Work to complete: Could you filter the data below down to the lines that hold the word "automatic"?

[Items from a dataset]
<file path="config.mk">
export PLATFORM = sky130hd
export DESIGN_NAME = matmul_seq_flat
export DESIGN_NICKNAME = d
export VERILOG_FILES = /design/src/rtl/matmul_pkg.sv /design/src/rtl/matmul_seq_if.sv /design/src/rtl/matmul_mac.sv /design/src/rtl/matmul_seq.sv /design/src/flat_wrapper.sv
export SDC_FILE = /design/constraint.sdc
export NUM_CORES = 2
export LEC_CHECK = 0
export CAP_MARGIN = 10
export CORE_UTILIZATION = 28
export CTS_BUF_LIST = sky130_fd_sc_hd__clkbuf_4 sky130_fd_sc_hd__clkbuf_8
export DETAILED_ROUTE_END_ITERATION = 6
export GPL_TIMING_DRIVEN = 0
export HOLD_SLACK_MARGIN = 0.05
export SLEW_MARGIN = 20
export SYNTH_ARGS = -nofsm -noshare
export SYNTH_HDL_FRONTEND = slang
export SYNTH_HIERARCHICAL = 1
export SYNTH_SLANG_ARGS = --single-unit
</file>
<file path="constraint.sdc">
create_clock -name clk -period 10.6 [get_ports clk]
set_input_delay 1.06 -clock clk [delete_from_list [all_inputs] [get_ports clk]]
set_output_delay 1.06 -clock clk [all_outputs]
set_load 0.05 [all_outputs]
</file>
<file path="src/rtl/matmul_pkg.sv">
// Shared definitions for the sequential matrix multiplier: FSM encoding and
// the in-memory matrix layout (two header words followed by row-major data).
package matmul_pkg;

    typedef enum logic [3:0] {
        S_IDLE, S_H0, S_H1, S_H2, S_H3, S_H4, S_CHK,
        S_WH0, S_WH1, S_ELEM, S_RA, S_RB, S_MC, S_WR, S_DONE
    } state_t;

    localparam int unsigned HDR_ROWS_OFF = 0;
    localparam int unsigned HDR_COLS_OFF = 4;
    localparam int unsigned DATA_OFF     = 8;
    localparam int unsigned WORD_BYTES   = 4;

endpackage

</file>
<file path="src/rtl/matmul_seq_if.sv">
// Single-port word memory bus used by the multiplier; read data returns
// one cycle after the read strobe.
interface matmul_seq_if #(
    parameter int ADDR_W = 32,
    parameter int DATA_W = 32
);
    logic [ADDR_W-1:0] mem_addr;
    logic              mem_rd;
    logic              mem_we;
    logic [DATA_W-1:0] mem_wdata;
    logic [DATA_W-1:0] mem_rdata;

    modport master (output mem_addr, mem_rd, mem_we, mem_wdata, input mem_rdata);
    modport slave  (input mem_addr, mem_rd, mem_we, mem_wdata, output mem_rdata);
endinterface

</file>
<file path="src/rtl/matmul_mac.sv">
// Multiply-accumulate register with clear, load and accumulate controls.
// acc_next exposes the value the register takes on the coming edge.
module matmul_mac #(
    parameter int DATA_W = 32
) (
    input  logic              clk,
    input  logic              reset,
    input  logic              clr,
    input  logic              load,
    input  logic              acc_en,
    input  logic [DATA_W-1:0] load_val,
    input  logic [DATA_W-1:0] a_val,
    input  logic [DATA_W-1:0] b_val,
    output logic [DATA_W-1:0] acc_next
);
    logic [DATA_W-1:0] acc_q;
    logic [DATA_W-1:0] acc_d;
    logic [DATA_W-1:0] prod;

    always_comb begin
        // Low DATA_W bits of the product are the same for signed and unsigned operands.
        prod  = a_val * b_val;
        acc_d = acc_q;
        if (clr)
            acc_d = '0;
        else if (load)
            acc_d = load_val;
        else if (acc_en)
            acc_d = acc_q + prod;
    end

    always_ff @(posedge clk or negedge reset) begin
        if (!reset)
            acc_q <= '0;
        else
            acc_q <= acc_d;
    end

    assign acc_next = acc_d;
endmodule

</file>
<file path="src/rtl/matmul_seq.sv">
// Sequential C = A*B (or C += A*B) engine over a single word memory,
// one multiply-accumulate per three cycles with all bus outputs registered.
module matmul_seq
    import matmul_pkg::*;
#(
    parameter int DATA_W = 32,
    parameter int ADDR_W = 32,
    parameter int DIM_W  = 8
) (
    input  logic              clk,
    input  logic              reset,
    input  logic              start,
    input  logic              acc_mode,
    input  logic [ADDR_W-1:0] addr_a,
    input  logic [ADDR_W-1:0] addr_b,
    input  logic [ADDR_W-1:0] addr_c,
    matmul_seq_if.master      mem,
    output logic              busy,
    output logic              done,
    output logic              err
);
    localparam logic [DIM_W-1:0] MAX_DIM = '1;

    state_t state_q, state_d;
    logic acc_mode_q, acc_mode_d;
    logic [ADDR_W-1:0] addr_a_q, addr_a_d, addr_b_q, addr_b_d, addr_c_q, addr_c_d;
    logic [DATA_W-1:0] arows_q, arows_d, acols_q, acols_d, brows_q, brows_d, bcols_q, bcols_d;
    logic [DIM_W-1:0]  i_q, i_d, j_q, j_d, k_q, k_d;
    logic [DATA_W-1:0] a_val_q, a_val_d;
    logic [ADDR_W-1:0] mem_addr_q, mem_addr_d;
    logic [DATA_W-1:0] mem_wdata_q, mem_wdata_d;
    logic mem_rd_q, mem_rd_d, mem_we_q, mem_we_d;
    logic busy_q, busy_d, done_q, done_d, err_q, err_d;

    logic [DIM_W-1:0]  m_dim, n_dim, k_dim;
    logic              mac_clr, mac_load, mac_acc;
    logic [DATA_W-1:0] mac_acc_next;

    assign m_dim = arows_q[DIM_W-1:0];
    assign k_dim = acols_q[DIM_W-1:0];
    assign n_dim = bcols_q[DIM_W-1:0];

    function automatic logic dim_bad(input logic [DATA_W-1:0] d);
        return (d == '0) || (d > DATA_W'(MAX_DIM));
    endfunction

    function automatic logic [ADDR_W-1:0] elem_addr(input logic [ADDR_W-1:0] base,
                                                    input logic [DIM_W-1:0] row,
                                                    input logic [DIM_W-1:0] col,
                                                    input logic [DIM_W-1:0] ncols);
        return base + ADDR_W'(DATA_OFF)
             + ADDR_W'(WORD_BYTES) * (ADDR_W'(row) * ADDR_W'(ncols) + ADDR_W'(col));
    endfunction

    // The C read issued in ELEM arrives during the first RA of the element.
    assign mac_clr  = (state_q == S_ELEM) && !acc_mode_q;
    assign mac_load = (state_q == S_RA) && acc_mode_q && (k_q == '0);
    assign mac_acc  = (state_q == S_MC);

    matmul_mac #(.DATA_W(DATA_W)) u_mac (
        .clk      (clk),
        .reset    (reset),
        .clr      (mac_clr),
        .load     (mac_load),
        .acc_en   (mac_acc),
        .load_val (mem.mem_rdata),
        .a_val    (a_val_q),
        .b_val    (mem.mem_rdata),
        .acc_next (mac_acc_next)
    );

    always_comb begin
        state_d     = state_q;
        acc_mode_d  = acc_mode_q;
        addr_a_d    = addr_a_q;
        addr_b_d    = addr_b_q;
        addr_c_d    = addr_c_q;
        arows_d     = arows_q;
        acols_d     = acols_q;
        brows_d     = brows_q;
        bcols_d     = bcols_q;
        i_d         = i_q;
        j_d         = j_q;
        k_d         = k_q;
        a_val_d     = a_val_q;
        mem_addr_d  = mem_addr_q;
        mem_wdata_d = mem_wdata_q;
        mem_rd_d    = 1'b0;
        mem_we_d    = 1'b0;
        done_d      = 1'b0;
        err_d       = err_q;
        // Outputs are computed for the state being entered, so every strobe is a flop.
        case (state_q)
            S_IDLE: if (start) begin
                acc_mode_d = acc_mode;
                addr_a_d   = addr_a;
                addr_b_d   = addr_b;
                addr_c_d   = addr_c;
                err_d      = 1'b0;
                state_d    = S_H0;
                mem_rd_d   = 1'b1;
                mem_addr_d = addr_a + ADDR_W'(HDR_ROWS_OFF);
            end
            S_H0: begin
                state_d    = S_H1;
                mem_rd_d   = 1'b1;
                mem_addr_d = addr_a_q + ADDR_W'(HDR_COLS_OFF);
            end
            S_H1: begin
                arows_d    = mem.mem_rdata;
                state_d    = S_H2;
                mem_rd_d   = 1'b1;
                mem_addr_d = addr_b_q + ADDR_W'(HDR_ROWS_OFF);
            end
            S_H2: begin
                acols_d    = mem.mem_rdata;
                state_d    = S_H3;
                mem_rd_d   = 1'b1;
                mem_addr_d = addr_b_q + ADDR_W'(HDR_COLS_OFF);
            end
            S_H3: begin
                brows_d = mem.mem_rdata;
                state_d = S_H4;
            end
            S_H4: begin
                bcols_d = mem.mem_rdata;
                state_d = S_CHK;
            end
            S_CHK: begin
                i_d = '0;
                j_d = '0;
                k_d = '0;
                if (acols_q != brows_q || dim_bad(arows_q) || dim_bad(acols_q) || dim_bad(bcols_q)) begin
                    err_d   = 1'b1;
                    done_d  = 1'b1;
                    state_d = S_DONE;
                end else begin
                    state_d     = S_WH0;
                    mem_we_d    = 1'b1;
                    mem_addr_d  = addr_c_q + ADDR_W'(HDR_ROWS_OFF);
                    mem_wdata_d = arows_q;
                end
            end
            S_WH0: begin
                state_d     = S_WH1;
                mem_we_d    = 1'b1;
                mem_addr_d  = addr_c_q + ADDR_W'(HDR_COLS_OFF);
                mem_wdata_d = bcols_q;
            end
            S_WH1: begin
                state_d    = S_ELEM;
                mem_rd_d   = acc_mode_q;
                mem_addr_d = elem_addr(addr_c_q, i_q, j_q, n_dim);
            end
            S_ELEM: begin
                state_d    = S_RA;
                mem_rd_d   = 1'b1;
                mem_addr_d = elem_addr(addr_a_q, i_q, '0, k_dim);
            end
            S_RA: begin
                state_d    = S_RB;
                mem_rd_d   = 1'b1;
                mem_addr_d = elem_addr(addr_b_q, k_q, j_q, n_dim);
            end
            S_RB: begin
                a_val_d = mem.mem_rdata;
                state_d = S_MC;
            end
            S_MC: begin
                if (k_q == k_dim - 1'b1) begin
                    state_d     = S_WR;
                    mem_we_d    = 1'b1;
                    mem_addr_d  = elem_addr(addr_c_q, i_q, j_q, n_dim);
                    mem_wdata_d = mac_acc_next;
                end else begin
                    k_d        = k_q + 1'b1;
                    state_d    = S_RA;
                    mem_rd_d   = 1'b1;
                    mem_addr_d = elem_addr(addr_a_q, i_q, k_q + 1'b1, k_dim);
                end
            end
            S_WR: begin
                k_d = '0;
                if (j_q == n_dim - 1'b1 && i_q == m_dim - 1'b1) begin
                    state_d = S_DONE;
                    done_d  = 1'b1;
                end else begin
                    if (j_q == n_dim - 1'b1) begin
                        j_d = '0;
                        i_d = i_q + 1'b1;
                    end else begin
                        j_d = j_q + 1'b1;
                    end
                    state_d    = S_ELEM;
                    mem_rd_d   = acc_mode_q;
                    mem_addr_d = elem_addr(addr_c_q, i_d, j_d, n_dim);
                end
            end
            S_DONE:  state_d = S_IDLE;
            default: state_d = S_IDLE;
        endcase
        busy_d = (state_d != S_IDLE);
    end

    always_ff @(posedge clk or negedge reset) begin
        if (!reset) begin
            state_q     <= S_IDLE;
            acc_mode_q  <= 1'b0;
            addr_a_q    <= '0;
            addr_b_q    <= '0;
            addr_c_q    <= '0;
            arows_q     <= '0;
            acols_q     <= '0;
            brows_q     <= '0;
            bcols_q     <= '0;
            i_q         <= '0;
            j_q         <= '0;
            k_q         <= '0;
            a_val_q     <= '0;
            mem_addr_q  <= '0;
            mem_wdata_q <= '0;
            mem_rd_q    <= 1'b0;
            mem_we_q    <= 1'b0;
            busy_q      <= 1'b0;
            done_q      <= 1'b0;
            err_q       <= 1'b0;
        end else begin
            state_q     <= state_d;
            acc_mode_q  <= acc_mode_d;
            addr_a_q    <= addr_a_d;
            addr_b_q    <= addr_b_d;
            addr_c_q    <= addr_c_d;
            arows_q     <= arows_d;
            acols_q     <= acols_d;
            brows_q     <= brows_d;
            bcols_q     <= bcols_d;
            i_q         <= i_d;
            j_q         <= j_d;
            k_q         <= k_d;
            a_val_q     <= a_val_d;
            mem_addr_q  <= mem_addr_d;
            mem_wdata_q <= mem_wdata_d;
            mem_rd_q    <= mem_rd_d;
            mem_we_q    <= mem_we_d;
            busy_q      <= busy_d;
            done_q      <= done_d;
            err_q       <= err_d;
        end
    end

    assign mem.mem_addr  = mem_addr_q;
    assign mem.mem_wdata = mem_wdata_q;
    assign mem.mem_rd    = mem_rd_q;
    assign mem.mem_we    = mem_we_q;
    assign busy          = busy_q;
    assign done          = done_q;
    assign err           = err_q;
endmodule
</file>
<file path="src/flat_wrapper.sv">
// flat-port wrapper written by rule: the top's interface ports become plain ports
module matmul_seq_flat import matmul_pkg::*;
#(
    parameter int DATA_W = 32,
    parameter int ADDR_W = 32,
    parameter int DIM_W  = 8
)
  (clk, reset, start, acc_mode, addr_a, addr_b, addr_c, busy, done, err, mem_mem_addr, mem_mem_rd, mem_mem_we, mem_mem_wdata, mem_mem_rdata);
  matmul_seq_if #(.ADDR_W(ADDR_W), .DATA_W(DATA_W)) mem_i ();
  input  logic clk;
  input  logic reset;
  input  logic start;
  input  logic acc_mode;
  input  logic [ADDR_W-1:0] addr_a;
  input  logic [ADDR_W-1:0] addr_b;
  input  logic [ADDR_W-1:0] addr_c;
  output logic busy;
  output logic done;
  output logic err;
  output wire logic [$bits(mem_i.mem_addr)-1:0] mem_mem_addr;
  output wire logic [$bits(mem_i.mem_rd)-1:0] mem_mem_rd;
  output wire logic [$bits(mem_i.mem_we)-1:0] mem_mem_we;
  output wire logic [$bits(mem_i.mem_wdata)-1:0] mem_mem_wdata;
  input wire logic [$bits(mem_i.mem_rdata)-1:0] mem_mem_rdata;
  assign mem_mem_addr = mem_i.mem_addr;
  assign mem_mem_rd = mem_i.mem_rd;
  assign mem_mem_we = mem_i.mem_we;
  assign mem_mem_wdata = mem_i.mem_wdata;
  assign mem_i.mem_rdata = mem_mem_rdata;
  matmul_seq #(.DATA_W(DATA_W), .ADDR_W(ADDR_W), .DIM_W(DIM_W)) u_core (.clk(clk), .reset(reset), .start(start), .acc_mode(acc_mode), .addr_a(addr_a), .addr_b(addr_b), .addr_c(addr_c), .mem(mem_i), .busy(busy), .done(done), .err(err));
endmodule
</file>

Answer box:
    function automatic logic dim_bad(input logic [DATA_W-1:0] d);
    function automatic logic [ADDR_W-1:0] elem_addr(input logic [ADDR_W-1:0] base,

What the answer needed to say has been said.